___ Available records

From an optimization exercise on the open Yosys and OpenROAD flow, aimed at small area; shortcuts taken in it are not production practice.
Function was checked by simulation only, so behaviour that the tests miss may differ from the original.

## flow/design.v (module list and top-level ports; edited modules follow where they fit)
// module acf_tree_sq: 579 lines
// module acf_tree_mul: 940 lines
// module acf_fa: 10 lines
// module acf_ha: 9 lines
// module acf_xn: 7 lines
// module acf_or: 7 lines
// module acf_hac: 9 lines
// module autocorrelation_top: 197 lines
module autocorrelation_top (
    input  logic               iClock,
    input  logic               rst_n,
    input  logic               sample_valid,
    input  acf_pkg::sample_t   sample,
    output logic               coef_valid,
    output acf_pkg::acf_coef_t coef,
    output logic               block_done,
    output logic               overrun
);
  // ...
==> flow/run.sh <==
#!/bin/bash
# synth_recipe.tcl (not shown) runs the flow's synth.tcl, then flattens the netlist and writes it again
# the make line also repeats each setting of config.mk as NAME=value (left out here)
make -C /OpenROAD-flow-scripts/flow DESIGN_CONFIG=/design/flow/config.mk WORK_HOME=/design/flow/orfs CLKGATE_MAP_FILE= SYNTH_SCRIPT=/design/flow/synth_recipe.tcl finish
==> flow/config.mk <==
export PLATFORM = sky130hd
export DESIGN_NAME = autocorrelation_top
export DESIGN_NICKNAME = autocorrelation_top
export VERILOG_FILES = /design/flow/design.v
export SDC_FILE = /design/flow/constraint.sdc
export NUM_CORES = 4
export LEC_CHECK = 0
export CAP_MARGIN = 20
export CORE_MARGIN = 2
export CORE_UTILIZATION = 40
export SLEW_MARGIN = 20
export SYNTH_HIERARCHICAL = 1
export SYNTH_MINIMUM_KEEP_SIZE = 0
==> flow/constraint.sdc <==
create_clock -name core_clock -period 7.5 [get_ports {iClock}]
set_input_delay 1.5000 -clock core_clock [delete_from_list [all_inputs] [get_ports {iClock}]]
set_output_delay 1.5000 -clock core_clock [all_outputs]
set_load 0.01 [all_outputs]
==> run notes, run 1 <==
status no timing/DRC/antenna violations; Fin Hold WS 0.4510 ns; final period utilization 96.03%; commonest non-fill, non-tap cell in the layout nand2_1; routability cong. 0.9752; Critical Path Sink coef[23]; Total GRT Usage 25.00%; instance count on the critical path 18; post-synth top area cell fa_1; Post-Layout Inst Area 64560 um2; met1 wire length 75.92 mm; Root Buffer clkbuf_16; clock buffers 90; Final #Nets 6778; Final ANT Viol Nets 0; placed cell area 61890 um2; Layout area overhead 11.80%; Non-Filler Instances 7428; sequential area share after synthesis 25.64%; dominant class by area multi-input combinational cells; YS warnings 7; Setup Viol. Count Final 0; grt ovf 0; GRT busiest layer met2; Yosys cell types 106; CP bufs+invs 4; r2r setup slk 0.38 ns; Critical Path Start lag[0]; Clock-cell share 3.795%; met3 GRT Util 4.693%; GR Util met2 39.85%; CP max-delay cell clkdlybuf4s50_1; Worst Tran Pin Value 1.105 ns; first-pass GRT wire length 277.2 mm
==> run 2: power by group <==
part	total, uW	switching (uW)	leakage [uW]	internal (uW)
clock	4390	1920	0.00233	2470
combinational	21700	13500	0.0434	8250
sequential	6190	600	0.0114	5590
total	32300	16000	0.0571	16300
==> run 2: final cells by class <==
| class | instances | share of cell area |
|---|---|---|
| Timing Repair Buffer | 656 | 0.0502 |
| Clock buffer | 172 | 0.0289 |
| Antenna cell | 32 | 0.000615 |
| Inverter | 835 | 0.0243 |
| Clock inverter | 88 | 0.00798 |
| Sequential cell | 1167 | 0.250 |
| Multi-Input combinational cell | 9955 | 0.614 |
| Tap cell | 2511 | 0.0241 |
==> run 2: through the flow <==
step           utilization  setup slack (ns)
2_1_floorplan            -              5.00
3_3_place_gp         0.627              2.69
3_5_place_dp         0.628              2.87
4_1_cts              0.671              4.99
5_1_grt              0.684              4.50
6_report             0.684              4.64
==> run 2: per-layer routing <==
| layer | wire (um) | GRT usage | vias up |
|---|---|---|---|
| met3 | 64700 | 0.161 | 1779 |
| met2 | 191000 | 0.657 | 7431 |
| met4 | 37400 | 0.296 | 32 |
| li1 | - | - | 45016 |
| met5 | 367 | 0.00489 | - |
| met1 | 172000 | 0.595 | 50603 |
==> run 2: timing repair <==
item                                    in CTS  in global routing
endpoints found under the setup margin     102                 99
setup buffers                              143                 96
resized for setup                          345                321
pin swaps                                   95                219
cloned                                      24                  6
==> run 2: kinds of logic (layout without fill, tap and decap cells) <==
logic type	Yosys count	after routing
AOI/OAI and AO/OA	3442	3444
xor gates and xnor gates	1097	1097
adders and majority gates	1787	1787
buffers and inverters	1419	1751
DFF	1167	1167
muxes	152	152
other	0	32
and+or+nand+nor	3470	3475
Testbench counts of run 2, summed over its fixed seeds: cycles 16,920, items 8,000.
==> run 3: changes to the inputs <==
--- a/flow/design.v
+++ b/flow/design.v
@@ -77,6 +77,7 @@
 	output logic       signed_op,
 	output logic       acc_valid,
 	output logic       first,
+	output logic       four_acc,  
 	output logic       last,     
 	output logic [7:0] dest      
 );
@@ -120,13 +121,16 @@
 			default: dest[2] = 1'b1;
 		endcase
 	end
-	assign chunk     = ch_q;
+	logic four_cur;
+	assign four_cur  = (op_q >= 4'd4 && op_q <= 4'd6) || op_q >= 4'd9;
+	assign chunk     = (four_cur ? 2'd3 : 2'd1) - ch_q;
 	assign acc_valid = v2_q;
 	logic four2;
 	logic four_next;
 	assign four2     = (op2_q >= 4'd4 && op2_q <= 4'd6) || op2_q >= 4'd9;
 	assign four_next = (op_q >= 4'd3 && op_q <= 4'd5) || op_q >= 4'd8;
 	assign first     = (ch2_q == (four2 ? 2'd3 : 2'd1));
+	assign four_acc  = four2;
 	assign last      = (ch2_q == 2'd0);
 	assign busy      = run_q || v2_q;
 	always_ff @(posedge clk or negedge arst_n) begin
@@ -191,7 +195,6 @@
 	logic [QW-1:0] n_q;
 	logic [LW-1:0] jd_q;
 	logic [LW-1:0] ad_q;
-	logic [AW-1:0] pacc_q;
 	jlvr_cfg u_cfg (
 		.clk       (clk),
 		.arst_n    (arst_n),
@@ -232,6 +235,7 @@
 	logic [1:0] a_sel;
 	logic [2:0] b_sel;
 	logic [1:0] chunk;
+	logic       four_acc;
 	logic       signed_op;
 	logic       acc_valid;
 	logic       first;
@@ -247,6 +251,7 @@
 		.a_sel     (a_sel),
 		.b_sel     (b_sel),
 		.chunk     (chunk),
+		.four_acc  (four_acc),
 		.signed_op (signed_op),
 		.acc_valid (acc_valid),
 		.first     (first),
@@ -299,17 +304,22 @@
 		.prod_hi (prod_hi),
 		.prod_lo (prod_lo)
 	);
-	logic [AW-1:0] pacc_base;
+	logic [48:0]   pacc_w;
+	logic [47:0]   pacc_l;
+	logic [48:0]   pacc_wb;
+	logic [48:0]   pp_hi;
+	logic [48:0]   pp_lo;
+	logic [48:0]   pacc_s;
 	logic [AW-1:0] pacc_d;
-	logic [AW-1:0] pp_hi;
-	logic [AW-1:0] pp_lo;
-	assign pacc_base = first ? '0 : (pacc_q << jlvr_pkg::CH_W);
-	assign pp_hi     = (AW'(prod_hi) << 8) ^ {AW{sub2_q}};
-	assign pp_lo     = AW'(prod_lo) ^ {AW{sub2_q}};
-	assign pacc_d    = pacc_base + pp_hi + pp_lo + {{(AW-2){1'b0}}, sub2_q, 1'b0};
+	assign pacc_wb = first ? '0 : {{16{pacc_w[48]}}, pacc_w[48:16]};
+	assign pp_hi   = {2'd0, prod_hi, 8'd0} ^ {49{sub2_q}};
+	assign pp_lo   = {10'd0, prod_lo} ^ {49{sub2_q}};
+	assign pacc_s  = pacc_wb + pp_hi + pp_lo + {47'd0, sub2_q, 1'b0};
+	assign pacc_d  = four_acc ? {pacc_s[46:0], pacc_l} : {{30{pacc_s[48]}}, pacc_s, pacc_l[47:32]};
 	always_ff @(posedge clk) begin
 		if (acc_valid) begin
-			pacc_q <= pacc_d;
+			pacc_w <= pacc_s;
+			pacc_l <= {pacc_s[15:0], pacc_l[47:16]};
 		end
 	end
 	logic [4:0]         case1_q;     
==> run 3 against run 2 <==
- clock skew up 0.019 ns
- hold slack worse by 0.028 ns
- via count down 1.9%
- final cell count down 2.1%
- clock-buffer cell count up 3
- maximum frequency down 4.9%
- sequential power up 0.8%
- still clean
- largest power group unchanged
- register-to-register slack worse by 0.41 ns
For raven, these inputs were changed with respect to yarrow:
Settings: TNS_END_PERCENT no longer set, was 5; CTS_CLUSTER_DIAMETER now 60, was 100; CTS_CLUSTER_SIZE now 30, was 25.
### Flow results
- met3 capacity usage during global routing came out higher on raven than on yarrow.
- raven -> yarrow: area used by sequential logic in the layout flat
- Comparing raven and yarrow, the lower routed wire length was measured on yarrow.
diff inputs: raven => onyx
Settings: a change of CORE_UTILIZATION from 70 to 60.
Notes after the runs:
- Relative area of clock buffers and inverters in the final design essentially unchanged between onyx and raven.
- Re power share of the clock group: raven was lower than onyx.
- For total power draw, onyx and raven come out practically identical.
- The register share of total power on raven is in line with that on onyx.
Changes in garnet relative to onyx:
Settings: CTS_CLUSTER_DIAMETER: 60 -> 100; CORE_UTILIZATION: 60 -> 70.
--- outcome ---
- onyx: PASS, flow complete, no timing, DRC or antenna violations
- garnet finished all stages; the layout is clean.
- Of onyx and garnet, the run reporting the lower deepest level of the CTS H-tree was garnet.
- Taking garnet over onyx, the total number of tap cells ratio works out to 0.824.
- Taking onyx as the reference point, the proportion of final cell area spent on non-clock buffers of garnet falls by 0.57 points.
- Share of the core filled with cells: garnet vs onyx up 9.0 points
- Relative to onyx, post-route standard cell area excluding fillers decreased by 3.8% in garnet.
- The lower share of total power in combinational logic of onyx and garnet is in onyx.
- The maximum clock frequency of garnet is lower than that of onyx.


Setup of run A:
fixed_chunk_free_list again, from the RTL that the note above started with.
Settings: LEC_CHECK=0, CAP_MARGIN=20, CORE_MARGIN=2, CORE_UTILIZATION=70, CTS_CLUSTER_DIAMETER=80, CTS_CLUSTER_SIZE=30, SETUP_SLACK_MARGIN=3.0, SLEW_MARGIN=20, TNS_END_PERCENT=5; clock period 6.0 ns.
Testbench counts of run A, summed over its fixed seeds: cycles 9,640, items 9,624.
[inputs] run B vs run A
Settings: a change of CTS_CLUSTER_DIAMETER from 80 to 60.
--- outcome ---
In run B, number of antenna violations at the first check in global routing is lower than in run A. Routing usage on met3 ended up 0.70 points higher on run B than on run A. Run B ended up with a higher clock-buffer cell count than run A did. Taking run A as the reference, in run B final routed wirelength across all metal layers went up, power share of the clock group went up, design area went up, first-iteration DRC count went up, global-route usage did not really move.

______

### [What is needed]
An exact, complete copy of the lines above from the one with "- Re power share" through the one with "- Relative to" is the whole answer.

### [Response area]
- Re power share of the clock group: raven was lower than onyx.
- For total power draw, onyx and raven come out practically identical.
- The register share of total power on raven is in line with that on onyx.
Changes in garnet relative to onyx:
Settings: CTS_CLUSTER_DIAMETER: 60 -> 100; CORE_UTILIZATION: 60 -> 70.
--- outcome ---
- onyx: PASS, flow complete, no timing, DRC or antenna violations
- garnet finished all stages; the layout is clean.
- Of onyx and garnet, the run reporting the lower deepest level of the CTS H-tree was garnet.
- Taking garnet over onyx, the total number of tap cells ratio works out to 0.824.
- Taking onyx as the reference point, the proportion of final cell area spent on non-clock buffers of garnet falls by 0.57 points.
- Share of the core filled with cells: garnet vs onyx up 9.0 points
- Relative to onyx, post-route standard cell area excluding fillers decreased by 3.8% in garnet.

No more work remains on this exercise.